What you need to do: Write out again, exactly, the lines below starting at the one with "(was 0.008071 ns)" and ending at the one with "sky130_fd_sc_hd__a21oi_1 | 157 | 157".

-- -- --

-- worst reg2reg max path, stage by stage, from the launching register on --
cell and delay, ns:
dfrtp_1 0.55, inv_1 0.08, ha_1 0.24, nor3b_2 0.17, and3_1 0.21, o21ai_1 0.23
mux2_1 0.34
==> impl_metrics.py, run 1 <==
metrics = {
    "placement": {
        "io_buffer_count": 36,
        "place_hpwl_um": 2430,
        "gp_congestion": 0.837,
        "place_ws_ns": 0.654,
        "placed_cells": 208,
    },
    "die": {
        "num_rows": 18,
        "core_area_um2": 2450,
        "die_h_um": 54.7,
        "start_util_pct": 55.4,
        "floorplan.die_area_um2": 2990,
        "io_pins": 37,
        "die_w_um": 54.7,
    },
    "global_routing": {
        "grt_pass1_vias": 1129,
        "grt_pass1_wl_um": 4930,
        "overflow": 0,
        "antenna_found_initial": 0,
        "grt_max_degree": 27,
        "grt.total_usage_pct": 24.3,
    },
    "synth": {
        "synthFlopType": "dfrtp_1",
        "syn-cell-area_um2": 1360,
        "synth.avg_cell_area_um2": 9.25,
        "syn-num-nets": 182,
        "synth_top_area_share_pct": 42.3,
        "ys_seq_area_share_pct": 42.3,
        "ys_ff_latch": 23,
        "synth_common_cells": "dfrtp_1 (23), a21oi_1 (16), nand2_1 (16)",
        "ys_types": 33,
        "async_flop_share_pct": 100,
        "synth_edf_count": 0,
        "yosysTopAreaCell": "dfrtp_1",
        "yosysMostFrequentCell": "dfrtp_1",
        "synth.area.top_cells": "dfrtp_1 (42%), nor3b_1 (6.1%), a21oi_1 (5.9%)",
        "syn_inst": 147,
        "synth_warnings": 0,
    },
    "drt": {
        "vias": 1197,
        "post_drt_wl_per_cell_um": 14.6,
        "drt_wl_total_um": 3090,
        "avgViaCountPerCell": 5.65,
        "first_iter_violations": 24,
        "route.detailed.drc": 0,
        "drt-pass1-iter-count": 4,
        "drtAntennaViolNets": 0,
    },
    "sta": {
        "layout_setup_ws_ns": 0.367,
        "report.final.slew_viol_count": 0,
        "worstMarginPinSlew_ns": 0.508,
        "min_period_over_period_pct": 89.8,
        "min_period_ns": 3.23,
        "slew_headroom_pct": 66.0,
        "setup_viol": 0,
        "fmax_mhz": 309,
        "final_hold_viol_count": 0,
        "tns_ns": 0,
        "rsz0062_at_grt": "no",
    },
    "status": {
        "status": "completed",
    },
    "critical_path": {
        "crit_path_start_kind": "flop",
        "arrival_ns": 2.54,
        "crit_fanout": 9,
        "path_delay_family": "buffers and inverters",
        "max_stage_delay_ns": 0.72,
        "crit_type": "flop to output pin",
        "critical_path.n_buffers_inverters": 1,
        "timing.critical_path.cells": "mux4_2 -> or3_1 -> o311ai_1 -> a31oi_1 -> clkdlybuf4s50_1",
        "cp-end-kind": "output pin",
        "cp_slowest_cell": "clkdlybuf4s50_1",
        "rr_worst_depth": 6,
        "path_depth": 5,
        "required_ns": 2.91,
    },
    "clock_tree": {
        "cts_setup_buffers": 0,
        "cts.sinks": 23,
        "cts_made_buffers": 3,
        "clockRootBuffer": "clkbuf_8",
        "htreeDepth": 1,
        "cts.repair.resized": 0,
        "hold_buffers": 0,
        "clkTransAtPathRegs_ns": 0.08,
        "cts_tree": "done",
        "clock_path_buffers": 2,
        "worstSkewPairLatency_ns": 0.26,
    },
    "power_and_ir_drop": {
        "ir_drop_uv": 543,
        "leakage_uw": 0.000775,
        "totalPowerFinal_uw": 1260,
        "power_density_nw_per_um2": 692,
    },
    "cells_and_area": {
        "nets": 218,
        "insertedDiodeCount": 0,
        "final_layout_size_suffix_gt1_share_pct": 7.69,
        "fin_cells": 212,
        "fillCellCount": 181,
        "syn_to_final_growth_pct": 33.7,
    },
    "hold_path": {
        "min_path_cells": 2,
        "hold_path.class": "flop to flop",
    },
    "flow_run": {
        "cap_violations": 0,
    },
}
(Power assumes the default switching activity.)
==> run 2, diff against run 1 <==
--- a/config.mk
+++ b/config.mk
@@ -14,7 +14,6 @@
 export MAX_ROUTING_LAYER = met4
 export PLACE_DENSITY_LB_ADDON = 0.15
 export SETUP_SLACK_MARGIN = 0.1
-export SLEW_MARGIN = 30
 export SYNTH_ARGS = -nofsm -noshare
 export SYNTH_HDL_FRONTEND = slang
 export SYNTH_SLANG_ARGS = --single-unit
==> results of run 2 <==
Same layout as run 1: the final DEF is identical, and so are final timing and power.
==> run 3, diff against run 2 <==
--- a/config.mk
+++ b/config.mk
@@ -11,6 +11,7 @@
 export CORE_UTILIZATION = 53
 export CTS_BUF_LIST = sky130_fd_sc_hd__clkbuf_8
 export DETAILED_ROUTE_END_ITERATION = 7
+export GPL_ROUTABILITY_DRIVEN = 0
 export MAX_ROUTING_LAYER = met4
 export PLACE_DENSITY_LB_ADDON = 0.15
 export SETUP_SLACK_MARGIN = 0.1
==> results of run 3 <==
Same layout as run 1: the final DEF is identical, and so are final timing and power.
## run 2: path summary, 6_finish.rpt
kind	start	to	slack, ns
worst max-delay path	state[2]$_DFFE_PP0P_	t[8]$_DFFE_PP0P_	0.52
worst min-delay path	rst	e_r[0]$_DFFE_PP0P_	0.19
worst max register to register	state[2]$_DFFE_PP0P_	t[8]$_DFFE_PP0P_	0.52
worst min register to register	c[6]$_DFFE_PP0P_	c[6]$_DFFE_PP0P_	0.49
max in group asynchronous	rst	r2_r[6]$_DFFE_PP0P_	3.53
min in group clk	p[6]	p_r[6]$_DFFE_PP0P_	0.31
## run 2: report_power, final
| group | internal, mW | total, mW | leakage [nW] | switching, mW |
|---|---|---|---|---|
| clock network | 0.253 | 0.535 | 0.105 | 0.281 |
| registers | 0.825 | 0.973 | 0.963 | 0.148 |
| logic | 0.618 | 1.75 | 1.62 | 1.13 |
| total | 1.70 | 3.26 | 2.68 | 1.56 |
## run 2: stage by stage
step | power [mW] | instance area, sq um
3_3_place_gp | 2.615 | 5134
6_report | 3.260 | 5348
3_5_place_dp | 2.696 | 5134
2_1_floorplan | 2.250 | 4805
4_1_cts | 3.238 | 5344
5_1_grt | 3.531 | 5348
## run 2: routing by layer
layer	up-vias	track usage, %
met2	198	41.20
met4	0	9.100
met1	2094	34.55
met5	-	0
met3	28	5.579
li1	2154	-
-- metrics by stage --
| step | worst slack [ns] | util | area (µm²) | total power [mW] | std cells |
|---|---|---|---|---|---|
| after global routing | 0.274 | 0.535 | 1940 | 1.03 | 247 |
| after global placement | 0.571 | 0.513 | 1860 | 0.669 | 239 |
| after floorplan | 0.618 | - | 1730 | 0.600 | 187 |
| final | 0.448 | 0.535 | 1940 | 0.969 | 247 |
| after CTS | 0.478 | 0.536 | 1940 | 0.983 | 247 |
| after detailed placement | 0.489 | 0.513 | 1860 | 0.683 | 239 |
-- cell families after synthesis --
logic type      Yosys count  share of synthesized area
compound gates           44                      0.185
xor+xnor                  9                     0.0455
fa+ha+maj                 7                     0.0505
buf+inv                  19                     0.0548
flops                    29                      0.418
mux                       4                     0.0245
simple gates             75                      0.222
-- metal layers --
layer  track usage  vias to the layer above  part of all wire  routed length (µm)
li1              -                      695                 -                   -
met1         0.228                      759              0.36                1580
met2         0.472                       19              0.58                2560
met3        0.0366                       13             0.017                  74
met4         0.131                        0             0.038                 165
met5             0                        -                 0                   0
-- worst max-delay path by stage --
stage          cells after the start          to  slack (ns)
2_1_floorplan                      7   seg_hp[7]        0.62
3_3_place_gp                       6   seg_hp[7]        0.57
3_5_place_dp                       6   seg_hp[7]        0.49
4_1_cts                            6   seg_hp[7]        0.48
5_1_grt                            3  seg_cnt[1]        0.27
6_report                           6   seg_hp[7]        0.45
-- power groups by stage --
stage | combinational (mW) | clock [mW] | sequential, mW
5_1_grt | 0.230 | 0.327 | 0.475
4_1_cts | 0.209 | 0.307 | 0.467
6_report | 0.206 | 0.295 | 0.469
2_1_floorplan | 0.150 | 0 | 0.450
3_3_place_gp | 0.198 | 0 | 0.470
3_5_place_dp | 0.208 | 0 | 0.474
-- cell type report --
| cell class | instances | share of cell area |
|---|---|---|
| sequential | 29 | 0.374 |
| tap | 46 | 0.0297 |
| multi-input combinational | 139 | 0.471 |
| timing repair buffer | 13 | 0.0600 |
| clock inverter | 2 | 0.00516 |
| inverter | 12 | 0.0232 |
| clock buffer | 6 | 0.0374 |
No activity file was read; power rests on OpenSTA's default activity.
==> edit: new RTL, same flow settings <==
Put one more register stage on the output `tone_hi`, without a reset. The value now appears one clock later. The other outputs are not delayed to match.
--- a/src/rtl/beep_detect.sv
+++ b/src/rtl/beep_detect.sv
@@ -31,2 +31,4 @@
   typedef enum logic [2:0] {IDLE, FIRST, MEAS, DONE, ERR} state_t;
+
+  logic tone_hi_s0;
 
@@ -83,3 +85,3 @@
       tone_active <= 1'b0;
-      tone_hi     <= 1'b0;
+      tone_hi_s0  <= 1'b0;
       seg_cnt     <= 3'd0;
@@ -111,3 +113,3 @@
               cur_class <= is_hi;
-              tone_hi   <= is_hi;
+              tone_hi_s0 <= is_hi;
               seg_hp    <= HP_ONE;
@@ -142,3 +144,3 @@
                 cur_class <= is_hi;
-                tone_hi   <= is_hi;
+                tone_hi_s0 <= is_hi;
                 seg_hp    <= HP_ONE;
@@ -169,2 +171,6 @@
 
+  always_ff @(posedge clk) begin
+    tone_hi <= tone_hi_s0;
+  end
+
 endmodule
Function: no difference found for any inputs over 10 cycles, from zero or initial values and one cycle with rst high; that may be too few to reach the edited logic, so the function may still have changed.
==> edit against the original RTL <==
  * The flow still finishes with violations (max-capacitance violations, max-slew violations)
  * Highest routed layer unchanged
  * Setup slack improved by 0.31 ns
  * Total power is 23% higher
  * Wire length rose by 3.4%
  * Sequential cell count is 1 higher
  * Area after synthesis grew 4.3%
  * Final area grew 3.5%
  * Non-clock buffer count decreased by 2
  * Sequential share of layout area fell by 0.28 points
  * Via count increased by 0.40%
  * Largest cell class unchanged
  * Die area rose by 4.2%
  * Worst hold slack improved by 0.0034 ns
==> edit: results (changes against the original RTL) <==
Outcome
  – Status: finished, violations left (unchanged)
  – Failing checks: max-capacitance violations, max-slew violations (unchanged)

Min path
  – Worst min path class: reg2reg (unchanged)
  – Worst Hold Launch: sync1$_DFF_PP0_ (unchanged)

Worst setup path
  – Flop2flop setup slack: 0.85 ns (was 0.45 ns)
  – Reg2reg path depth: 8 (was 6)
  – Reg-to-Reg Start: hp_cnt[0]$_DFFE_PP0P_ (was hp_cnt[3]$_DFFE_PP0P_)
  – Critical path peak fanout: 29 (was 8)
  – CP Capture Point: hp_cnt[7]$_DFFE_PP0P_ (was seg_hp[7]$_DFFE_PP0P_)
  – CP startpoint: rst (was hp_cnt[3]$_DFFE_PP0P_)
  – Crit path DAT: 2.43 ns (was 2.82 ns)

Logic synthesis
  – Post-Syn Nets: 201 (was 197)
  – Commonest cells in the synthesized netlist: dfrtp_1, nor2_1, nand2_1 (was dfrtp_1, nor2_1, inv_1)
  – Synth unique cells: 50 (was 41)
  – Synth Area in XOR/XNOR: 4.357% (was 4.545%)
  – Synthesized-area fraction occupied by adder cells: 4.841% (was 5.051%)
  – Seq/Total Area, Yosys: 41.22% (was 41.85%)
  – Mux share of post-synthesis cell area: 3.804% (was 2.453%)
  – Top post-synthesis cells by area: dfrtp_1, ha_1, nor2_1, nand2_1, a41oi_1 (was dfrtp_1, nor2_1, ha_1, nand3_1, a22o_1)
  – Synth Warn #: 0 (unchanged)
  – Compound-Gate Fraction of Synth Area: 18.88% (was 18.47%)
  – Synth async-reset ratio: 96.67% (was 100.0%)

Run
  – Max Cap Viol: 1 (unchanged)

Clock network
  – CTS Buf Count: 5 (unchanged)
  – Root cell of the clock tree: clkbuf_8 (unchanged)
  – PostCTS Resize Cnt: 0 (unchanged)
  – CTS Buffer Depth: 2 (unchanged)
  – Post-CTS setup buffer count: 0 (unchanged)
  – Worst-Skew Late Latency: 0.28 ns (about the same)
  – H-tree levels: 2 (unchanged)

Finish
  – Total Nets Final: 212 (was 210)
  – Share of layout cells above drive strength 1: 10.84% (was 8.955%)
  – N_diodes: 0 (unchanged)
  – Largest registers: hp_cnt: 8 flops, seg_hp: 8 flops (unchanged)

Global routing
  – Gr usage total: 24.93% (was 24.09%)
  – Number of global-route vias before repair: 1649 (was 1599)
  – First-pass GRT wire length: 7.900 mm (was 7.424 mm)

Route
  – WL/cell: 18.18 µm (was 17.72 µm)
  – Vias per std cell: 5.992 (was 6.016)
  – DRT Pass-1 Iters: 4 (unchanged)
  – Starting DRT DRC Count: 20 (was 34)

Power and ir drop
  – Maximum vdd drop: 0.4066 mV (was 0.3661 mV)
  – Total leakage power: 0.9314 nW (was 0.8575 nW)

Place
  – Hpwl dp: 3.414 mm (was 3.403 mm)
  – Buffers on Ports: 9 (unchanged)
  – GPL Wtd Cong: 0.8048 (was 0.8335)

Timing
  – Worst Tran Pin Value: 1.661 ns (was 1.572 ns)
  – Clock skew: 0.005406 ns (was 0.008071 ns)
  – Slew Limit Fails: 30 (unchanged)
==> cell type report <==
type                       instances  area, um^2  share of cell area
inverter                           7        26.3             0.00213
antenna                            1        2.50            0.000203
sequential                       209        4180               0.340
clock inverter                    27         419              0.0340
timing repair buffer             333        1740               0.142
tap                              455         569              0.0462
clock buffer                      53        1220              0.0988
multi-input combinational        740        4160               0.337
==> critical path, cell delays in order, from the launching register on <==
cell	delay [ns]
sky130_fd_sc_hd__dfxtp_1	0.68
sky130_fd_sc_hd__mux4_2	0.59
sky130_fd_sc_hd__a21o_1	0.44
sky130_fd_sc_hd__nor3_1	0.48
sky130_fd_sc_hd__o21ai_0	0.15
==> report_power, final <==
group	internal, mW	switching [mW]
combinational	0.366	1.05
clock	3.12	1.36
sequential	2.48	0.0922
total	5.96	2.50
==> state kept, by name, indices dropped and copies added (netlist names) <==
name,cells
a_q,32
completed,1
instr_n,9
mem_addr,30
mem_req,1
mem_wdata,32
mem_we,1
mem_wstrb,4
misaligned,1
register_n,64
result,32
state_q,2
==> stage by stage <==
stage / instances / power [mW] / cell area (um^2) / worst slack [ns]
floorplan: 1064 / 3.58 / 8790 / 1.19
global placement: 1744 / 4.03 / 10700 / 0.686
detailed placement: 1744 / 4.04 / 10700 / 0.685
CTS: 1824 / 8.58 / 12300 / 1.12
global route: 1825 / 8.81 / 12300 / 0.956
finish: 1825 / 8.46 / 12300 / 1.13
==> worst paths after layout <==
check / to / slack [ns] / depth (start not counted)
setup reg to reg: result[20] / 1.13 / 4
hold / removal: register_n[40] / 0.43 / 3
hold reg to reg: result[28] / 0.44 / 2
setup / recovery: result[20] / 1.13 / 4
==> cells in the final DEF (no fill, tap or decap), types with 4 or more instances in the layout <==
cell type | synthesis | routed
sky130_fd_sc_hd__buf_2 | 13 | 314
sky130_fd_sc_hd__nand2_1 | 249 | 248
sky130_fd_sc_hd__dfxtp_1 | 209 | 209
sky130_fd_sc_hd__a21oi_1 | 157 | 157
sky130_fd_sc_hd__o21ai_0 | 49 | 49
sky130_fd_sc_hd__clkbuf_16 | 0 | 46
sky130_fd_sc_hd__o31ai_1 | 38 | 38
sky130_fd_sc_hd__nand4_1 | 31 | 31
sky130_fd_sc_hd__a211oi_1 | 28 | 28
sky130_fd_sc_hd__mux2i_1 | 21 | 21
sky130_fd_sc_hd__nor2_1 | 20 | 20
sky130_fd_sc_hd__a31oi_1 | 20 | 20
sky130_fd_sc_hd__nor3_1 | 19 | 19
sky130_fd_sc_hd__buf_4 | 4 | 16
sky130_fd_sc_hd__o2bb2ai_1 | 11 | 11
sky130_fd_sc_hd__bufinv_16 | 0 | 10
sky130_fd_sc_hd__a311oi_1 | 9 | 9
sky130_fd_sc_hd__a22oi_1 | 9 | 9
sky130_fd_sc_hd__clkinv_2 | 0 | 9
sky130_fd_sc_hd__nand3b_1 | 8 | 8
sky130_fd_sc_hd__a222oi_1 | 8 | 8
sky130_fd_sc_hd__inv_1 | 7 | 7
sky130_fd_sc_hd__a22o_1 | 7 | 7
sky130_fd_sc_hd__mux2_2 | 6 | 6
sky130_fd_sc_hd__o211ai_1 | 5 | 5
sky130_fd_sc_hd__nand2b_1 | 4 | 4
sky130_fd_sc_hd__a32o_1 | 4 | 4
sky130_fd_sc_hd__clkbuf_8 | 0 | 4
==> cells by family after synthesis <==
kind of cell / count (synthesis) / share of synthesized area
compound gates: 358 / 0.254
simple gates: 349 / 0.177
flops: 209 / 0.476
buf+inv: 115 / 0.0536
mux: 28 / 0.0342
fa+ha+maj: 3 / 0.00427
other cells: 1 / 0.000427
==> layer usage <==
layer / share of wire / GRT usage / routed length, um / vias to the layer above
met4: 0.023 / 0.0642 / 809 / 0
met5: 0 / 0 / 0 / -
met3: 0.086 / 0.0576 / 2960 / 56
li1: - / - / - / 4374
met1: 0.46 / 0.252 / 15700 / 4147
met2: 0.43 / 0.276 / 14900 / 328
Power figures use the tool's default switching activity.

-- -- --

Task output:
  – Clock skew: 0.005406 ns (was 0.008071 ns)
  – Slew Limit Fails: 30 (unchanged)
==> cell type report <==
type                       instances  area, um^2  share of cell area
inverter                           7        26.3             0.00213
antenna                            1        2.50            0.000203
sequential                       209        4180               0.340
clock inverter                    27         419              0.0340
timing repair buffer             333        1740               0.142
tap                              455         569              0.0462
clock buffer                      53        1220              0.0988
multi-input combinational        740        4160               0.337
==> critical path, cell delays in order, from the launching register on <==
cell	delay [ns]
sky130_fd_sc_hd__dfxtp_1	0.68
sky130_fd_sc_hd__mux4_2	0.59
sky130_fd_sc_hd__a21o_1	0.44
sky130_fd_sc_hd__nor3_1	0.48
sky130_fd_sc_hd__o21ai_0	0.15
==> report_power, final <==
group	internal, mW	switching [mW]
combinational	0.366	1.05
clock	3.12	1.36
sequential	2.48	0.0922
total	5.96	2.50
==> state kept, by name, indices dropped and copies added (netlist names) <==
name,cells
a_q,32
completed,1
instr_n,9
mem_addr,30
mem_req,1
mem_wdata,32
mem_we,1
mem_wstrb,4
misaligned,1
register_n,64
result,32
state_q,2
==> stage by stage <==
stage / instances / power [mW] / cell area (um^2) / worst slack [ns]
floorplan: 1064 / 3.58 / 8790 / 1.19
global placement: 1744 / 4.03 / 10700 / 0.686
detailed placement: 1744 / 4.04 / 10700 / 0.685
CTS: 1824 / 8.58 / 12300 / 1.12
global route: 1825 / 8.81 / 12300 / 0.956
finish: 1825 / 8.46 / 12300 / 1.13
==> worst paths after layout <==
check / to / slack [ns] / depth (start not counted)
setup reg to reg: result[20] / 1.13 / 4
hold / removal: register_n[40] / 0.43 / 3
hold reg to reg: result[28] / 0.44 / 2
setup / recovery: result[20] / 1.13 / 4
==> cells in the final DEF (no fill, tap or decap), types with 4 or more instances in the layout <==
cell type | synthesis | routed
sky130_fd_sc_hd__buf_2 | 13 | 314
sky130_fd_sc_hd__nand2_1 | 249 | 248
sky130_fd_sc_hd__dfxtp_1 | 209 | 209
sky130_fd_sc_hd__a21oi_1 | 157 | 157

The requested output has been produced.